I was unsure which thread to post this in, and I also thought about making it the OP for the 2023 Amy Pieters Trofee, which I'm currently working on. But I believe most of the other posts about her condition have been made here (though I’m not sure if she actually is a lesser known woman).
It has (almost) been a year since the horrible accident that left Amy Pieters in an induced coma. She luckily regained consciousness after a while, and despite a few bumps along the way, she's slowly been making progress since then, though it's still uncertain (at least to the public) to what extent she'll be able to recover. But the main thing is that she's still here, which wasn't at all guaranteed a year ago.

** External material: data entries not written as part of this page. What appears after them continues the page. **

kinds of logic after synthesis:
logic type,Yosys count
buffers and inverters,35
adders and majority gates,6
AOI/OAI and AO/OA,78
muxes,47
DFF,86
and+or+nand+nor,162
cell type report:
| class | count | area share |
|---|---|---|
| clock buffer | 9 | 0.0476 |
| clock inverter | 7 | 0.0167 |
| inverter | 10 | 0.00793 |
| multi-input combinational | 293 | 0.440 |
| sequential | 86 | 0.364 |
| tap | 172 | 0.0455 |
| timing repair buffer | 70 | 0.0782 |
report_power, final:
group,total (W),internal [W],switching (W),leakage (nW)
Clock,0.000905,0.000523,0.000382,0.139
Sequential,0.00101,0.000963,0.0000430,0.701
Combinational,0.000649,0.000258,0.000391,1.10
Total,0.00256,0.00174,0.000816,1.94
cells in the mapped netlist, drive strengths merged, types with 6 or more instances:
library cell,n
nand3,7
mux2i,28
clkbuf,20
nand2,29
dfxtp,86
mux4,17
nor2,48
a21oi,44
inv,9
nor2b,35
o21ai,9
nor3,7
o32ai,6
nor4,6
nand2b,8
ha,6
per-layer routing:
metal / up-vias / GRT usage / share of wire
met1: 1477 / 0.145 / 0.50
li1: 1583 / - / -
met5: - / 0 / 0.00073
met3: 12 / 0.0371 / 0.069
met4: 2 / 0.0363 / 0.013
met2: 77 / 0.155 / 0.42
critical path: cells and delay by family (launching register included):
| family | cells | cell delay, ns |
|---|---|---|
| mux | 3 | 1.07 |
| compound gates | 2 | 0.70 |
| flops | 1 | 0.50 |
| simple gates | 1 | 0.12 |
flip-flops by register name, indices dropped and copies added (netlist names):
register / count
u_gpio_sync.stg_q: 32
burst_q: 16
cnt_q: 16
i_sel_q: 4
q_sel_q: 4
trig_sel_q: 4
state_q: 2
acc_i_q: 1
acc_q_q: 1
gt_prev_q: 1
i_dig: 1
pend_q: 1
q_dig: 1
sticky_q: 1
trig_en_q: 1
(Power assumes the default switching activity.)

Fortunately, she has a lot of friends and colleagues, who's been willing to help her family secure funds for her rehabilitation. I know that there was fundraising going on during the Six Days of Rotterdam, and that both Annemiek van Vleuten and Amalie Dideriksen have auctioned off some of their old kits and stuff recently to raise money for the Amy Foundation.
There's also an ongoing online auction, which ends tomorrow, with some interesting items on offer (I considered putting in a bid for Robert Gesink's yellow jersey from the 2008 Paris-Nice, but it doesn't quite fit me (one of us continued to eat chocolate after the 2015 season)).

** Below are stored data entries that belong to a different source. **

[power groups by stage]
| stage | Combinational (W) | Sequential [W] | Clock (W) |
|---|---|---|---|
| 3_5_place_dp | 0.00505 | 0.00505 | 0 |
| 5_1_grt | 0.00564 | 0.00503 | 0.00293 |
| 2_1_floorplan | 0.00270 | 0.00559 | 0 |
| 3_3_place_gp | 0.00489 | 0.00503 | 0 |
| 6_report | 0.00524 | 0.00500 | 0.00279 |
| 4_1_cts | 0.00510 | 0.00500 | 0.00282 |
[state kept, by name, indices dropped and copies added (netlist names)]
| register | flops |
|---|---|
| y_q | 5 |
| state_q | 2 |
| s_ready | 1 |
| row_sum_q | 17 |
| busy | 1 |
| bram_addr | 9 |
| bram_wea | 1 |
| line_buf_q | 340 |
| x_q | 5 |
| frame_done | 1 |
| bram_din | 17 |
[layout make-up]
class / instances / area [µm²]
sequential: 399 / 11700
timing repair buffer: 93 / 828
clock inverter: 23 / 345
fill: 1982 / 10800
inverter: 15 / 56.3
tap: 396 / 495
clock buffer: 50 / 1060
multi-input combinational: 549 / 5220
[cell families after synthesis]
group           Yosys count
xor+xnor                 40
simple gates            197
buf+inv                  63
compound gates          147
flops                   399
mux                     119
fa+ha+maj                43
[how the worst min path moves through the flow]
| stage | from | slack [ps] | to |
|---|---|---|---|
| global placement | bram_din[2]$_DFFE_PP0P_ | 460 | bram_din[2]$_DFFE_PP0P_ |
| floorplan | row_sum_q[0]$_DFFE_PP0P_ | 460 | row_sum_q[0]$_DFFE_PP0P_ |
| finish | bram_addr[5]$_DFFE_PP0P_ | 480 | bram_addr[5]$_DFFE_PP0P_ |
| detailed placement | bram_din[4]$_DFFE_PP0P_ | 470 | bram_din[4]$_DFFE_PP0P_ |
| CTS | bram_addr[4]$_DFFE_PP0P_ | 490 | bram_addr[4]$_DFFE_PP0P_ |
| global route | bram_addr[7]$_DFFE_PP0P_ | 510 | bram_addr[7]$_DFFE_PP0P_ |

Ontdek 1 amy pieters objecten, geselecteerd door experts. Koop en verkoop amy pieters in Catawiki’s veilingen. Verken en plaats je biedingen!

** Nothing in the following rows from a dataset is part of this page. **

[config.mk]
export PLATFORM = sky130hd
export DESIGN_NAME = sp_dram_arbiter
export DESIGN_NICKNAME = d
export VERILOG_FILES = /design/src/rtl/sp_dram_arbiter.sv
export SDC_FILE = /design/constraint.sdc
export NUM_CORES = 1
export LEC_CHECK = 0
export ABC_AREA = 1
export BUFFER_PORTS_ARGS = -buffer_cell sky130_fd_sc_hd__buf_2
export CORE_AREA = 3 3 444 446
export CTS_BUF_LIST = sky130_fd_sc_hd__clkbuf_16
export CTS_CLUSTER_SIZE = 20
export DETAILED_ROUTE_END_ITERATION = 8
export DIE_AREA = 0 0 447 449
export REMOVE_ABC_BUFFERS = 1
export SLEW_MARGIN = 20
export SYNTH_ARGS = -nofsm -noshare
export SYNTH_HDL_FRONTEND = slang
export SYNTH_SLANG_ARGS = --single-unit
[constraint.sdc]
create_clock -name clk -period 3.3 [get_ports clk]
set_input_delay 0.165 -clock clk [delete_from_list [all_inputs] [get_ports clk]]
set_output_delay 0.165 -clock clk [all_outputs]
set_load 0.1 [all_outputs]
[src/rtl/sp_dram_arbiter.sv]
// sp_dram_arbiter: shares the single sp_dram user port among PORTS requesters.
// Round-robin grant, one outstanding DRAM operation at a time. The winning
// request is latched so the requester may move on right after its ack, and
// read data is returned through a shared register with a per-port valid pulse.
module sp_dram_arbiter #(
  parameter int PORTS      = 4,
  parameter int SEL_WIDTH  = 2,
  parameter int ADDR_WIDTH = 26,
  parameter int DATA_WIDTH = 128,
  parameter int MASK_WIDTH = 16
) (
  input  logic                        clk,
  input  logic                        rst,
  input  logic [PORTS-1:0]            req_valid,
  input  logic [PORTS-1:0]            req_write,
  input  logic [PORTS*ADDR_WIDTH-1:0] req_addr,
  input  logic [PORTS*DATA_WIDTH-1:0] req_din,
  input  logic [PORTS*MASK_WIDTH-1:0] req_mask,
  output logic [PORTS-1:0]            req_ack,
  output logic [PORTS-1:0]            rd_valid,
  output logic [DATA_WIDTH-1:0]       rd_data,
  output logic [ADDR_WIDTH-1:0]       mem_addr,
  output logic [DATA_WIDTH-1:0]       mem_din,
  output logic [MASK_WIDTH-1:0]       mem_mask,
  output logic                        mem_we,
  output logic                        mem_re,
  input  logic [DATA_WIDTH-1:0]       mem_dout,
  input  logic                        mem_ready,
  output logic                        busy
);

  typedef enum logic [2:0] {
    S_IDLE    = 3'd0,
    S_ISSUE   = 3'd1,
    S_SETTLE  = 3'd2,
    S_WAIT_RD = 3'd3,
    S_RETURN  = 3'd4
  } state_t;

  state_t                r_state;
  state_t                w_next_state;
  logic [SEL_WIDTH-1:0]  r_sel;
  logic [SEL_WIDTH-1:0]  r_last_grant;
  logic                  r_write;
  logic [ADDR_WIDTH-1:0] r_addr;
  logic [DATA_WIDTH-1:0] r_din;
  logic [MASK_WIDTH-1:0] r_mask;
  logic [DATA_WIDTH-1:0] r_rd_data;

  logic [SEL_WIDTH-1:0]  w_grant_idx;
  logic                  w_grant_found;
  logic                  w_start;

  logic [ADDR_WIDTH-1:0] w_addr_arr [PORTS];
  logic [DATA_WIDTH-1:0] w_din_arr  [PORTS];
  logic [MASK_WIDTH-1:0] w_mask_arr [PORTS];

  // Unpack the flat request buses into per-port views
  for (genvar g = 0; g < PORTS; g++) begin : g_unpack
    assign w_addr_arr[g] = req_addr[g*ADDR_WIDTH +: ADDR_WIDTH];
    assign w_din_arr[g]  = req_din[g*DATA_WIDTH +: DATA_WIDTH];
    assign w_mask_arr[g] = req_mask[g*MASK_WIDTH +: MASK_WIDTH];
  end

  // Round-robin pick: first valid port after the last one granted, wrapping
  always_comb begin
    logic [SEL_WIDTH-1:0] w_cand;
    w_grant_found = 1'b0;
    w_grant_idx   = '0;
    w_cand        = '0;
    for (int k = 1; k <= PORTS; k++) begin
      w_cand = SEL_WIDTH'((int'(r_last_grant) + k) % PORTS);
      if (!w_grant_found && req_valid[w_cand]) begin
        w_grant_found = 1'b1;
        w_grant_idx   = w_cand;
      end
    end
  end

  // A grant happens only from IDLE and only while the memory can take a command
  assign w_start = (r_state == S_IDLE) && mem_ready && w_grant_found;

  // State register
  always_ff @(posedge clk) begin
    if (rst) begin
      r_state <= S_IDLE;
    end else begin
      r_state <= w_next_state;
    end
  end

  // Next-state logic: writes settle one cycle, reads wait for ready to return
  always_comb begin
    w_next_state = r_state;
    case (r_state)
      S_IDLE:    if (w_start) w_next_state = S_ISSUE;
      S_ISSUE:   w_next_state = r_write ? S_SETTLE : S_WAIT_RD;
      S_SETTLE:  w_next_state = S_IDLE;
      S_WAIT_RD: if (mem_ready) w_next_state = S_RETURN;
      S_RETURN:  w_next_state = S_IDLE;
      default:   w_next_state = S_IDLE;
    endcase
  end

  // Latch the winning request and capture read data when the memory delivers it
  always_ff @(posedge clk) begin
    if (rst) begin
      r_sel        <= '0;
      r_last_grant <= SEL_WIDTH'(PORTS - 1);
      r_write      <= 1'b0;
      r_addr       <= '0;
      r_din        <= '0;
      r_mask       <= '0;
      r_rd_data    <= '0;
    end else begin
      if (w_start) begin
        r_sel        <= w_grant_idx;
        r_last_grant <= w_grant_idx;
        r_write      <= req_write[w_grant_idx];
        r_addr       <= w_addr_arr[w_grant_idx];
        r_din        <= w_din_arr[w_grant_idx];
        r_mask       <= w_mask_arr[w_grant_idx];
      end
      if ((r_state == S_WAIT_RD) && mem_ready) begin
        r_rd_data <= mem_dout;
      end
    end
  end

  // Output decode: strobes and acks are pure functions of the current state
  always_comb begin
    req_ack  = '0;
    rd_valid = '0;
    mem_we   = 1'b0;
    mem_re   = 1'b0;
    busy     = (r_state != S_IDLE);
    case (r_state)
      S_ISSUE: begin
        mem_we         = r_write;
        mem_re         = ~r_write;
        req_ack[r_sel] = 1'b1;
      end
      S_RETURN: begin
        rd_valid[r_sel] = 1'b1;
      end
      default: ;
    endcase
  end

  assign mem_addr = r_addr;
  assign mem_din  = r_din;
  assign mem_mask = r_mask;
  assign rd_data  = r_rd_data;

endmodule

And if you'd like to contribute without taking part in an auction, it's also possible to donate through her website:
Helpt u ons mee haar de mogelijkheden te bieden om haar leven maximaal te kunnen leven? Wij, en Amy vooral, zijn u hier onwijs dankbaar voor.
There are of course also organisations out there that help non-famous people in similar situations. I'm not involved with any of them, nor the Amy Foundation. I'm just a sympathetic cycling fan. But the news of the crash did also hit a bit close to home, because my mother suffered a brain haemorrhage the day before New Year's Eve in 2020. She was thankfully able to make an almost full recovery during the following months, but not everyone is that lucky. Hopefully, Amy will be able to take further steps during the next 12 months and get closer to living a "normal" life.